ANSI/AGMA 6001-C88 was expanded to include a generalized shaft stress equation which included hollow shafting, miscellaneous components, housings, and keyway stress calculations. All design considerations were revised to allow for 200 percent peak load for helical, spiral bevel, spur and herringbone gearing, and 300 percent peak load for wormgearing. The bearing section was updated to include consideration of life adjustment factors, bearing lives other than 5000 hours and reliability levels other than L10.
During the preparation of ANSI/AGMA 6001-C88, a considerable amount of time was spent on the shaft design section in an effort to include the most recent theories on shaft stresses and material characteristics. The standard included the existing practice for shaft design, and for reference purposes, appendix C included a description of, and excerpts from, ANSI/ASME B106.1M, Design of Transmission Shafting, published in 1985 .
ANSI/AGMA 6001-C88 was approved by the membership in May 1988 and approved as an American National Standard on June 24, 1988.
ANSI/AGMA 6001-D97 was expanded to include more recent theories on shaft design and analysis. Also, equations for shaft deformation were added. ANSI/AGMA 6001-D97 was approved by the membership in October 1996 and approved as an American National Standard on August 7, 1997.
ANSI/AGMA 6101-E08 was updated to become a metric standard as required by ANSI practices. In the process several improvements and simplifications were included. Minimum material requirements were added for shaft material and the shaft deflection clause was moved to an annex. Also, the clauses on keys and fasteners were revised to reflect current practices with higher allowable stresses in some cases.

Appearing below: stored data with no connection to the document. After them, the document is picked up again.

Background: an optimization exercise with open tools, aiming at small area. Do not read the settings as production practice.
Function was checked by simulation only, so behaviour that the tests miss may differ from the original.
No activity file was given, so power comes from the tool's default toggle rates. No driver is modelled on the clock port, so clocking that relies on it looks cheaper here than on a real chip.

==> flow/design.v, too long to show whole: its modules and the start of the top module <==
// module top: 1686 lines
// module fa3: 4 lines
module top(
  input clk,
  input [7:0] sig,
  output signed [7:0] out_1M, out_3M
);
  // ...
==> flow/flow/run.sh <==
#!/bin/bash
# The standard flow, with a clock tree built without dummy loads and
# the smallest buffer on each port.
bash standard.sh CTS_ARGS="-sink_clustering_enable -repair_clock_nets -sink_clustering_size 32 -sink_clustering_max_diameter 80 -buf_list sky130_fd_sc_hd__clkbuf_16 -dont_use_dummy_load" BUFFER_PORTS_ARGS="-buffer_cell sky130_fd_sc_hd__buf_1" finish > standard.log 2>&1
==> flow/standard.sh <==
#!/bin/bash
# synth_recipe.tcl (not shown) runs the flow's synth.tcl, then flattens the netlist and writes it again
# the make line also repeats each setting of config.mk as NAME=value (left out here)
make -C /OpenROAD-flow-scripts/flow DESIGN_CONFIG=/design/flow/config.mk WORK_HOME=/design/flow/orfs CLKGATE_MAP_FILE= SYNTH_SCRIPT=/design/flow/synth_recipe.tcl "${@:-finish}"
==> flow/config.mk <==
export PLATFORM = sky130hd
export DESIGN_NAME = top
export DESIGN_NICKNAME = top
export VERILOG_FILES = /design/flow/design.v
export SDC_FILE = /design/flow/constraint.sdc
export NUM_CORES = 8
export LEC_CHECK = 0
export ABC_AREA = 1
export CAP_MARGIN = 20
export CORE_MARGIN = 2
export CORE_UTILIZATION = 60
export GPL_TIMING_DRIVEN = 0
export PLACE_DENSITY = 0.7
export SLEW_MARGIN = 20
export SYNTH_HIERARCHICAL = 1
export SYNTH_MEMORY_MAX_BITS = 65536
==> flow/constraint.sdc <==
create_clock -name core_clock -period 10.0 [get_ports {clk}]
set_input_delay 2.0000 -clock core_clock [delete_from_list [all_inputs] [get_ports {clk}]]
set_output_delay 2.0000 -clock core_clock [all_outputs]
set_load 0.01 [all_outputs]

ANSI/AGMA 6101-F19 was reviewed and updated in accordance with ANSI practices, with general updates and corrections that had accumulated since publication of E08. In particular, Clause 8, Housings, was expanded to include graphics and discussion of stress analysis. Also, Clause 10, Miscellaneous components, was significantly upgraded in content.
The first draft of ANSI/AGMA 6101-F19 was made in April 2018. It was approved by the AGMA membership in December 2018. It was approved as an American National Standard on February 1, 2019.
Suggestions for improvement of this standard will be welcome. They should be sent to [email protected]
This standard outlines the basic practices for the design and selection of components, other than gearing, for use in commercial and industrial enclosed gear drives.